Scheikunde H9
9.1
Reactiesnelheid: hoe snel een reactie verloopt. (aantal mol dat per liter per seconde ontstaat of
verdwijnt.) MxL/s
Concentratieverandering (M/L)
Gemiddelde reactiesnelheid: -----------------------------------------------
Verstreken tijd (s)
De reactiesnelheid is afhankelijk van 5 factoren:
- Temperatuur
- Concentratie van beginstof
- Verdelingsgraad
- Aanwezigheid van katalysator
- Soort stof
Botsende-deeltjesmodel: volgens het botsende-deeltjesmodel treedt er een chemische reactie op
zodra er sprake is van een effectieve botsing tussen deeltjes.

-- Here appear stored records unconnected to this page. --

**config.mk**
```make
export PLATFORM = sky130hd
export DESIGN_NAME = log_converter_pipe
export DESIGN_NICKNAME = d
export VERILOG_FILES = /design/src/rtl/log_converter_pipe.sv
export SDC_FILE = /design/constraint.sdc
export NUM_CORES = 1
export LEC_CHECK = 0
export BUFFER_PORTS_ARGS = -buffer_cell sky130_fd_sc_hd__buf_2
export CORE_ASPECT_RATIO = 0.7
export CORE_MARGIN = 4
export CORE_UTILIZATION = 23
export DETAILED_ROUTE_END_ITERATION = 10
export SYNTH_ARGS = -nofsm -noshare
export SYNTH_HDL_FRONTEND = slang
export SYNTH_SLANG_ARGS = --single-unit
```
**constraint.sdc**
```tcl
create_clock -name clk -period 1.15 [get_ports clk]
set_input_delay 0.115 -clock clk [delete_from_list [all_inputs] [get_ports clk]]
set_output_delay 0.115 -clock clk [all_outputs]
set_load 0.01 [all_outputs]
```
**src/rtl/log_converter_pipe.sv**
```systemverilog
// -----------------------------------------------------------------------------
// log_converter_pipe
//   Two-stage valid/ready pipeline that converts an unsigned operand into a
//   Mitchell-style binary logarithm: characteristic k (index of the leading
//   one) plus the bits below the leading one as an MSB-aligned fraction.
//     S1: leading-one detect  -> registers k, operand, zero flag
//     S2: normalise           -> registers out_char, out_frac, out_zero
//   Optional feature macro: LOG_FRAC_CORR_EN
//     When defined, S2 adds 2^(WIDTH-4) to the fraction (saturating) for
//     non-zero operands with k > 0, a simple bias correction for Mitchell's
//     approximation. Latency and handshake are unchanged.
//   WIDTH must be at least 4.
// -----------------------------------------------------------------------------
module log_converter_pipe #(
  parameter int WIDTH  = 8,
  parameter int CHAR_W = $clog2(WIDTH)
) (
  input  logic              clk,
  input  logic              rst_n,
  input  logic              in_valid,
  output logic              in_ready,
  input  logic [WIDTH-1:0]  in_data,
  output logic              out_valid,
  input  logic              out_ready,
  output logic [CHAR_W-1:0] out_char,
  output logic [WIDTH-1:0]  out_frac,
  output logic              out_zero
);

  // Stage 1 state
  logic              s1_valid_q, s1_valid_d;
  logic [CHAR_W-1:0] s1_char_q,  s1_char_d;
  logic [WIDTH-1:0]  s1_data_q,  s1_data_d;
  logic              s1_zero_q,  s1_zero_d;

  // Stage 2 state (drives the outputs directly)
  logic              out_valid_q, out_valid_d;
  logic [CHAR_W-1:0] out_char_q,  out_char_d;
  logic [WIDTH-1:0]  out_frac_q,  out_frac_d;
  logic              out_zero_q,  out_zero_d;

  // Handshake and datapath intermediates
  logic              s2_ready;
  logic              in_fire;
  logic              s1_move;
  logic [CHAR_W-1:0] lod_k;
  logic              lod_zero;
  logic [WIDTH-1:0]  aligned;
  logic [WIDTH-1:0]  frac_norm;

  // Stage readiness: a stage can take new data if empty or draining this cycle.
  // in_ready is derived only from state and out_ready, never from in_valid.
  assign s2_ready = !out_valid_q || out_ready;
  assign in_ready = !s1_valid_q || s2_ready;
  assign in_fire  = in_valid && in_ready;
  assign s1_move  = s1_valid_q && s2_ready;

  // Leading-one detector: the last assignment in the upward scan wins,
  // so lod_k ends up as the index of the most significant set bit.
  // NOTE: every variable written in an always_comb gets a default first so no
  // path leaves it unassigned, which would otherwise infer a latch.
  always_comb begin
    lod_k = '0;
    for (int i = 0; i < WIDTH; i++) begin
      if (in_data[i]) lod_k = CHAR_W'(i);
    end
  end

  assign lod_zero = (in_data == '0);

  // Normalise: shift the leading one up to the MSB, then drop it. For k = 0
  // the only set bit is the leading one, so the fraction comes out as zero.
  assign aligned   = s1_data_q << (CHAR_W'(WIDTH - 1) - s1_char_q);
  assign frac_norm = {aligned[WIDTH-2:0], 1'b0};

  // Stage 1 next state: load on input transfer, empty when handed to S2
  // without a replacement arriving in the same cycle.
  always_comb begin
    s1_valid_d = s1_valid_q;
    s1_char_d  = s1_char_q;
    s1_data_d  = s1_data_q;
    s1_zero_d  = s1_zero_q;
    if (in_fire) begin
      s1_valid_d = 1'b1;
      s1_char_d  = lod_k;
      s1_data_d  = in_data;
      s1_zero_d  = lod_zero;
    end else if (s1_move) begin
      s1_valid_d = 1'b0;
    end
  end

  // Stage 2 next state: load from S1 when it moves, otherwise empty on
  // output transfer. Holding everything else keeps outputs stable under stall.
  always_comb begin
    out_valid_d = out_valid_q;
    out_char_d  = out_char_q;
    out_frac_d  = out_frac_q;
    out_zero_d  = out_zero_q;
    if (s1_move) begin
      out_valid_d = 1'b1;
      out_char_d  = s1_char_q;
      out_zero_d  = s1_zero_q;
`ifdef LOG_FRAC_CORR_EN
      begin : g_corr
        logic [WIDTH:0] sum;
        sum = {1'b0, frac_norm} + ((WIDTH+1)'(1) << (WIDTH - 4));
        if (!s1_zero_q && (s1_char_q != '0)) begin
          out_frac_d = sum[WIDTH] ? '1 : sum[WIDTH-1:0];
        end else begin
          out_frac_d = frac_norm;
        end
      end
`else
      out_frac_d  = frac_norm;
`endif
    end else if (out_ready) begin
      out_valid_d = 1'b0;
    end
  end

  // Pipeline registers with asynchronous active-low reset.
  // NOTE: the data registers are reset along with the valid flags because the
  // outputs must read zero while in reset; sequential state uses non-blocking
  // assignments so every register samples pre-edge values.
  always_ff @(posedge clk or negedge rst_n) begin
    if (!rst_n) begin
      s1_valid_q  <= 1'b0;
      s1_char_q   <= '0;
      s1_data_q   <= '0;
      s1_zero_q   <= 1'b0;
      out_valid_q <= 1'b0;
      out_char_q  <= '0;
      out_frac_q  <= '0;
      out_zero_q  <= 1'b0;
    end else begin
      s1_valid_q  <= s1_valid_d;
      s1_char_q   <= s1_char_d;
      s1_data_q   <= s1_data_d;
      s1_zero_q   <= s1_zero_d;
      out_valid_q <= out_valid_d;
      out_char_q  <= out_char_d;
      out_frac_q  <= out_frac_d;
      out_zero_q  <= out_zero_d;
    end
  end

  assign out_valid = out_valid_q;
  assign out_char  = out_char_q;
  assign out_frac  = out_frac_q;
  assign out_zero  = out_zero_q;

endmodule

```
Yosys cells after proc, flatten, opt, wreduce, memory -nomap -nowiden
Cells that the tools add are included.
Widths: inputs -> output; s select.
Storage, ports and cells
  memories kept: 0
  input port bits: 12
  memory bits (read-only): 0
  RAM bits: 0
  register bits after elaboration: 25
  bits in latches: 0
  word-level logic and storage cells: 30
  output and inout port bits: 14
Operators by class
  bitwise gates (word level): 0
  reductions and logical operators: 9
  $add $sub $neg: 1
  magnitude comparators: 0
  multiply operators: 0
  div/mod/pow operators: 0
  muxes and demuxes: 11
  shift operators: 1
  eq/ne operators: 0
Operators by type and width (count)
  $mux 3: 5
  $logic_not 8->1: 1
  $shl 8x3->7: 1
  $mux 1: 5
  $reduce_bool 2->1: 2
  $sub 3x3->3 const A: 1
  $logic_and 1x1->1: 2
  $logic_not 1->1: 2
  $logic_or 1x1->1: 2
  $mux 2: 1

Longest topological paths before layout
Gate-level depths: netlist of run 1.
  depth in word-level cells: 7
  mapped depth: 5
  depth with buffers taken out: 4

Least setup slack after synthesis of run 1
OpenSTA, ideal clock, no wires.
  path kind: register -> register
  start: reg out_valid_q (netlist: out_valid)
  end: reg s1_data_q[5]
  data required time: 1.025 ns
  cell stages (with the launch flop): 5
  buffers on the path: 1
  library setup time: 0.125 ns
  arrival time: 1.336 ns
  period minus slack after synthesis: 1.461 ns
  slack: -0.311 ns
  cells stage by stage: dfrtp_1 -> nand3b_1 -> nand2_1 -> buf_2 -> mux2_2
Between the ends
  longest elaborated chain between the ends: 4
RTL lines
  from (decl): RTL line 37  | logic out_valid_q, out_valid_d;
  from (signal assigned): RTL line 141  | out_valid_q <= out_valid_d;
  $logic_not 1->1: RTL line 53  | assign s2_ready = !out_valid_q || out_ready;
  $logic_or 1x1->1: RTL line 53
  $logic_or 1x1->1: RTL line 54  | assign in_ready = !s1_valid_q || s2_ready;
  named net in_ready: RTL line 21  | output logic in_ready,
  $logic_and 1x1->1: RTL line 55  | assign in_fire = in_valid && in_ready;
  to (signal assigned): RTL line 139  | s1_data_q <= s1_data_d;
  to (decl): RTL line 33  | logic [WIDTH-1:0] s1_data_q, s1_data_d;
The timed path passes the listed nets, and every way through them passes these cells.
A chain may end at the register's enable or synchronous reset.

Worst setup path in the final report of run 1
  start: reg s1_char_q[0]
  end: reg out_frac_q[7] (netlist: out_frac[7])
Between the ends
  longest elaborated chain between the ends: 2
RTL lines
  from (decl): RTL line 32  | logic [CHAR_W-1:0] s1_char_q, s1_char_d;
  from (signal assigned): RTL line 138  | s1_char_q <= s1_char_d;
  $sub 3x3->3: RTL line 73  | assign aligned = s1_data_q << (CHAR_W'(WIDTH - 1) - s1_char_q);
  $shl 8x3->7: RTL line 73
  to (signal assigned): RTL line 143  | out_frac_q <= out_frac_d;
  to (decl): RTL line 39  | logic [WIDTH-1:0] out_frac_q, out_frac_d;
Every way passes these cells.

==> results of run 1 <==
-- cell usage after synthesis (all sizes together) --
| cell | instances |
|---|---|
| dfrtp | 24 |
| nand2 | 24 |
| o21ai | 10 |
| mux2 | 7 |
| nor2 | 7 |
| a21oi | 6 |
| mux2i | 6 |
| buf | 5 |
| nand2b | 4 |
| a32oi | 2 |
| clkbuf | 2 |
| inv | 2 |
| nand3 | 2 |
| nor4 | 2 |
| a31oi | 1 |
| and2 | 1 |
| conb | 1 |
| mux4 | 1 |
| nand3b | 1 |
| nand4 | 1 |
| nor3 | 1 |
| o21bai | 1 |
-- area by class of cell --
type | count | area (um2)
Inverter | 2 | 7.51
Timing Repair Buffer | 42 | 302
Sequential cell | 24 | 602
Tap cell | 55 | 68.8
Clock buffer | 3 | 41.3
Fill cell | 465 | 2890
Multi-Input combinational cell | 79 | 591
-- metrics by stage --
step	setup TNS [ns]	power (uW)	util, %	std cells	instance area (um2)
6_report	-0.984	2340	35.8	205	1610
5_1_grt	-2.22	2480	35.8	205	1610
4_1_cts	-0.724	2250	32.9	202	1480
3_5_place_dp	-1.26	1720	30.6	195	1380
3_3_place_gp	-1.00	1710	30.6	195	1380
2_1_floorplan	-0.904	1450	-	111	1130
-- kinds of logic after synthesis --
| family | Yosys count | synth area share [%] |
|---|---|---|
| AOI/OAI and AO/OA | 20 | 10.3 |
| DFF | 24 | 53.7 |
| buffers and inverters | 9 | 4.36 |
| muxes | 14 | 14.4 |
| and+or+nand+nor | 43 | 16.9 |
| other | 1 | 0.335 |
-- power by group through the flow --
stage | clock network, uW | logic, uW | registers [uW]
detailed placement | 0 | 618 | 1100
floorplan | 0 | 333 | 1110
CTS | 510 | 658 | 1080
finish | 500 | 744 | 1090
global route | 537 | 826 | 1110
global placement | 0 | 607 | 1100
-- registers in the layout, indices dropped and copies added (netlist names) --
register and count:
s1_zero_q 1, out_frac 7, out_zero 1, s1_data_q 7
s1_valid_q 1, out_valid 1, s1_char_q 3, out_char 3
-- placed cells by master, fill, tap and decap left out, types with 2 or more instances in the layout --
master and count:
nand3_1 2, nand2_2 4, nand2_1 19, nand2b_1 3
mux2_4 6, mux2i_1 4, a32oi_1 2, o21ai_2 4
nand2_8 2, buf_2 22, nor2_1 7, dfrtp_1 23
clkbuf_8 3, buf_6 7, buf_4 11, a21oi_1 6
o21ai_0 5
-- worst reg2reg max path, stage by stage, from the launching register on --
cell and delay (ns):
dfrtp_2 0.47, mux2i_1 0.16, mux4_2 0.51, o21ai_2 0.12
-- final timing paths --
path                                end  slack [ns]
setup / recovery            out_frac[7]       -0.17
hold / removal             s1_data_q[0]         0.1
setup reg to reg            out_frac[7]       -0.17
hold reg to reg             out_char[0]        0.47
max in group asynchronous  s1_char_q[0]        0.38
min in group asynchronous  s1_data_q[6]        0.37
-- what timing repair did --
action                                 in CTS  in global routing
pin swaps                                   1                  3
gates cloned                                0                  1
hold buffers                                1                  0
resized for setup                           7                 26
endpoints found under the hold margin      24                  0
setup endpoints to repair                  15                 24
setup buffers                               3                  2
-- metal layers --
| layer | up-vias | part of all wire [%] |
|---|---|---|
| met1 | 426 | 50 |
| met5 | - | 0 |
| met2 | 23 | 44 |
| li1 | 458 | - |
| met3 | 0 | 5.7 |
| met4 | 0 | 0 |
==> flow_summary_export.csv, run 1 <==
group,metric,value,unit
global_routing,grt_pass1_vias,905,
pwr,power.share.switching,31.4,%
sta,setup_viol,15,
pwr,combPwrFrac,31.8,%
detailed_routing,wl_per_cell,13.6,um
pwr,ir_drop,0.491,mV
outcome,violations,"negative setup slack",
pwr,seqPwrFrac,46.8,%
synth,netlist_top_cells_area,"dfrtp_1 54%, nand2_1 8.1%, mux2_2 7.0%",
global_routing,grt.busiest_layer,"met1",
sta,fin_ws,-0.174,ns
global_routing,met1_usage,13.6,%
place,gp_congestion,0.825,
sta,finClkSkew,0.00117,ns
setup_path,crit_required,1.35,ns
place,pre_cts_ws,-0.312,ns
outcome,status,"finished with violations",
sta,slew_headroom,62.8,%
setup_path,crit_cells,3,
synth,synth_top_area_share,53.7,%
synth,ys.warnings.count,0,
setup_path,cp_cell_sequence,"mux2i_1, mux4_2, o21ai_2",
global_routing,grt_use_met3,3.41,%
global_routing,grt_pass1_wl,4450,um
synth,yosysSeqAreaShare,53.7,%
global_routing,antenna_found_initial,0,
floorplanning,die_y,66.3,um
synth,yosys.area.top_type,"dfrtp_1",
setup_path,crit_buf_inv,0,
synth,synthesis.area,0.00112,mm2
global_routing,overflow,0,
sta,period_needed,1.32,ns
worst_hold_path,hp-start,"in_data[0]",
pwr,internal-power,1600,uW
global_routing,grt_use_met2,13.2,%
floorplanning,core,0.00450,mm2
floorplanning,die-width,91.4,um
finish,drive_gt1_share,46.0,%
worst_hold_path,hp-class,"primary input to flop",
clocking,cts_inserted_buffers,3,
detailed_routing,drc,0,
setup_path,end_kind,"flop",
clocking,clock-sinks,24,
pwr,power-per-cell-area,1450,mW/mm2
job,maxCapViolCount,0,
detailed_routing,postRouteAntennaNets,0,
floorplanning,die_area,0.00606,mm2
pwr,power.switching,734,uW
synth,synth_cell_types,28,
setup_path,cp_max_fo,7,
finish,area_growth,44.1,%
sta,final_hold_viol_count,0,
finish,antenna_cells,0,
synth,synth_nets,123,
clocking,htreeDepth,1,
sta,maxSlewViolCount,0,
clocking,cts_tree,"yes",
detailed_routing,via_count,907,
worst_hold_path,min_path_cells,2,
clocking,clockBufferDepth,2,
setup_path,crit_path_start_kind,"flop",
setup_path,path_class,"flop to flop",
setup_path,reg2reg_from,"s1_char_q[0]",
floorplanning,initial_utilization,24.8,%
place,hpwl,1980,um
sta,rsz0062_at_grt,"true",
detailed_routing,dr.pass1.iters,4,
floorplanning,rows,20,
detailed_routing,via_per_inst,4.42,
sta,finalCritPeriodShare,115,%
pwr,leakagePower,0.000773,uW
setup_path,crit_slowest_cell,"mux4_2",
setup_path,rr_worst_depth,3,
clocking,path_clk_slew,0.08,ns
setup_path,cp_data_arrival_time,1.53,ns
pwr,pwr-share-clk,21.4,%
sta,worstMarginPinSlew,0.558,ns
setup_path,crit_start,"s1_char_q[0]",
detailed_routing,wirelength,2800,um
place,portBuffers,24,
synth,ys_ff_latch,24,
finish,nets,164,
detailed_routing,first_iter_violations,32,
synth,syn-instance-count,111,
floorplanning,pin_count,26,
synth,syn_area_per_cell,10.1,um2
setup_path,critPathTopFamily,"multiplexers",
sta,hold_ws,0.0980,ns
global_routing,grt_max_degree,25,
sta,fmax,0.755,GHz
setup_path,crit_path_max_incr_delay,0.51,ns
clocking,worstSkewPairLatency,0.27,ns
clocking,clk_root_buffer_cell,"clkbuf_8",
global_routing,gr-usage-all-layers,9.28,%
No activity file was read; power rests on OpenSTA's default activity.
==> inputs of run 2 (changes only) <==
- GPL_TIMING_DRIVEN: not set -> 0
- SETUP_SLACK_MARGIN: not set -> 0.02
- clock period: 1.15 -> 1.35 ns (I/O delays scaled with it)
==> run 2 against run 1 <==
  * The flow still finishes with violations (negative setup slack)
  * Clock power shrank 3%
  * Critical path depth rose by 1
  * Sequential power is 16% lower
  * Core utilization is 3.6 points lower
  * Critical path type unchanged
==> flow_summary_export.csv, run 2 (synthesis results as in run 1) <==
group,metric,value,unit
sta,setup_viol,1,
finish,final_cell_mix,"25 x buf_2, 24 x dfrtp_1, 23 x nand2_1, 8 x o21ai_0",
floorplanning,rows,20,
detailed_routing,dr.pass1.iters,4,
pwr,internal-power,1340,uW
finish,fillCellCount,469,
floorplanning,die_area,0.00606,mm2
global_routing,antenna_found_initial,0,
sta,tns,-0.0246,ns
sta,rsz0062_at_grt,"true",
finish,instances_no_fill,199,
outcome,status,"finished with violations",
detailed_routing,wirelength,2550,um
worst_hold_path,hp-class,"primary input to flop",
clocking,cts_inserted_buffers,3,
global_routing,grt_pass1_vias,802,
finish,antenna_cells,0,
sta,hold_ws,0.116,ns
place,hpwl,2000,um
sta,finalCritPeriodShare,102,%
pwr,combPwrFrac,26.9,%
detailed_routing,first_iter_violations,17,
setup_path,crit_path_start_kind,"flop",
pwr,leakagePower,0.000698,uW
finish,drive_gt1_share,34.7,%
clocking,clock-sinks,24,
global_routing,overflow,0,
global_routing,grt_max_degree,25,
setup_path,cp_data_arrival_time,1.57,ns
finish,area_growth,29.4,%
finish,final_common_cell,"buf_2",
sta,slew_headroom,63.8,%
detailed_routing,postRouteAntennaNets,0,
finish,nets,157,
setup_path,crit_required,1.55,ns
setup_path,end_kind,"flop",
setup_path,cp_max_fo,7,
detailed_routing,drc,0,
pwr,power.switching,579,uW
clocking,htreeDepth,1,
finish,regArea,601,um2
sta,fmax,0.727,GHz
sta,fin_ws,-0.0246,ns
pwr,power-per-cell-area,1330,mW/mm2
floorplanning,core,0.00450,mm2
finish,multi_input_area,495,um2
pwr,pwr-share-clk,25.2,%
detailed_routing,via_count,860,
place,gp_congestion,0.788,
outcome,violations,"negative setup slack",
floorplanning,die_y,66.3,um
sta,final_hold_viol_count,0,
clocking,worstSkewPairLatency,0.26,ns
detailed_routing,wl_per_cell,12.8,um
global_routing,grt_pass1_wl,4240,um
setup_path,path_class,"flop to flop",
clocking,clockBufferDepth,2,
pwr,ir_drop,0.430,mV
detailed_routing,via_per_inst,4.32,
sta,period_needed,1.37,ns
clocking,cts_tree,"yes",
pwr,seqPwrFrac,48.0,%
floorplanning,pin_count,26,
global_routing,gr-usage-all-layers,9.06,%
floorplanning,initial_utilization,24.8,%
job,maxCapViolCount,0,
floorplanning,die-width,91.4,um
sta,worstMarginPinSlew,0.543,ns
clocking,clk_root_buffer_cell,"clkbuf_8",
clocking,path_clk_slew,0.08,ns
sta,maxSlewViolCount,0,
place,post-place-cells,190,
place,portBuffers,24,
sta,finClkSkew,0.00145,ns
pwr,power.share.switching,30.2,%
run 2: changes by cell type in the layout (fill, tap and decap cells not counted), sizes merged:
cell    delta
nand2      -1
clkbuf     +1
buf        -6
run 2: cell type report:
type                            count  share of cell area, %
Sequential cell                    24                   41.5
Multi-Input combinational cell     78                   34.2
Timing Repair Buffer               31                   12.1
Tap cell                           55                   4.75
Clock buffer                        4                   3.80
Buffer                              5                   2.94
Inverter                            2                  0.691
run 2: per-stage QoR:
stage               instance area (um2)  setup slack (ns)  power (uW)  util (%)
global route                       1450           -0.0679        2050      32.1
floorplan                          1130            0.0286        1230         -
detailed placement                 1320           -0.0503        1420      29.3
CTS                                1410           -0.0297        1940      31.3
finish                             1450           -0.0246        1920      32.1
global placement                   1320           -0.0388        1410      29.3
run 2: timing repair:
item / in CTS / in global routing
endpoints found under the setup margin: 5 / 10
pin swaps: 2 / 2
endpoints found under the hold margin: 24 / 0
hold buffers: 1 / 0
setup buffers: 2 / 4
resized for setup: 4 / 2
run 2: worst paths after layout:
check	start	to	slack, ns	cells past startpoint
max in group asynchronous	rst_n	out_zero	0.61	2
min in group asynchronous	rst_n	s1_data_q[6]	0.38	2
worst min register to register	out_char[2]	out_char[2]	0.47	2
worst min-delay path	in_data[0]	s1_data_q[0]	0.12	2
worst max-delay path	s1_char_q[0]	out_frac[7]	-0.02	4
worst max register to register	s1_char_q[0]	out_frac[7]	-0.02	4
run 2: metal layers:
layer  global-route usage, %  vias to the layer above  wire (um)
met5                       0                        -          0
met4                    1.69                        0          8
met3                    2.96                        2        139
met2                    11.6                       22        961
met1                    14.2                      388       1440
li1                        -                      448          -
run 2: worst max-delay path: stages (launching register included):
cell,delay (ns)
dfrtp_1,0.43
buf_6,0.15
mux2i_1,0.12
mux4_2,0.48
o21ai_2,0.12
run 2: power by group through the flow:
stage | registers, uW | clock network (uW) | logic (uW)
finish | 920 | 483 | 516
global route | 939 | 539 | 575
CTS | 921 | 508 | 507
global placement | 921 | 0 | 487
floorplan | 948 | 0 | 278
detailed placement | 929 | 0 | 495
==> inputs of run 3 (changes only) <==
- CORE_MARGIN: 4 -> 10
==> run 3 against run 2 <==
  * The flow still finishes with violations (negative setup slack)
  * Combinational power is essentially flat
  * Sequential power down 0.4%
  * Die area rose by 34%
  * Largest power group unchanged
  * Critical path type unchanged
  * Maximum frequency down 1.0%
  * Global-route usage is 2.0 points lower
  * Final cell count is 0.50% lower
  * Register-to-register slack about the same
  * Cell area shrank 1.8%
  * Routed wire length grew 2.4%
  * Clock power shrank 16%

Alle deeltjes zoals moleculen, atomen en ionen zijn constant in beweging. Ze kunnen dus ook tegen
elkaar botsen.
Als deze deeltjes hard tegen elkaar botsen ontstaat er een effectieve botsing, hierdoor ontstaat een
chemische reactie.
Hoe groter het aantal botsingen per seconde, des te groter de kans op een effectieve botsing, des te
sneller de reactie verloopt.
Door botsende-deeltjesmodel:
Temperatuur:
- Hogere temperatuur laat de deeltjes sneller bewegen. Hierdoor grotere kans op botsingen en
meer kans op effectieve botsingen. (per 10 graden omhoog, reactiesnelheid verdubbeld.)
Concentratie:
- Hoe groter de concentratie, hoe meer deeltjes. Meer deeltjes is meer kans op
effectieve botsingen.
Verdelingsgraad:
- Als je meer oppervlakte hebt dan heb je dus ook meer deeltjes waardoor er meer kans is op
effectieve botsingen. (bij gassen en oplossingen is het al maximaal)
, Katalysator:
- Zorgt ervoor dat een reactie sneller verloopt of bij een lagere temperatuur. Door katalysator
word de geactiveerde toestand eerder bereikt. Het verlaagt dus de activeringsenergie.
Soort stof:
- Verschillende stoffen hebben verschillende activering energieën.
Door activeringsenergie
9.2
Wet van behoud van energie: volgens de wet van behoud van energie kan energie nooit verdwijnen
of ontstaan. Je kunt ze alleen in elkaar omzetten. (energiebalans)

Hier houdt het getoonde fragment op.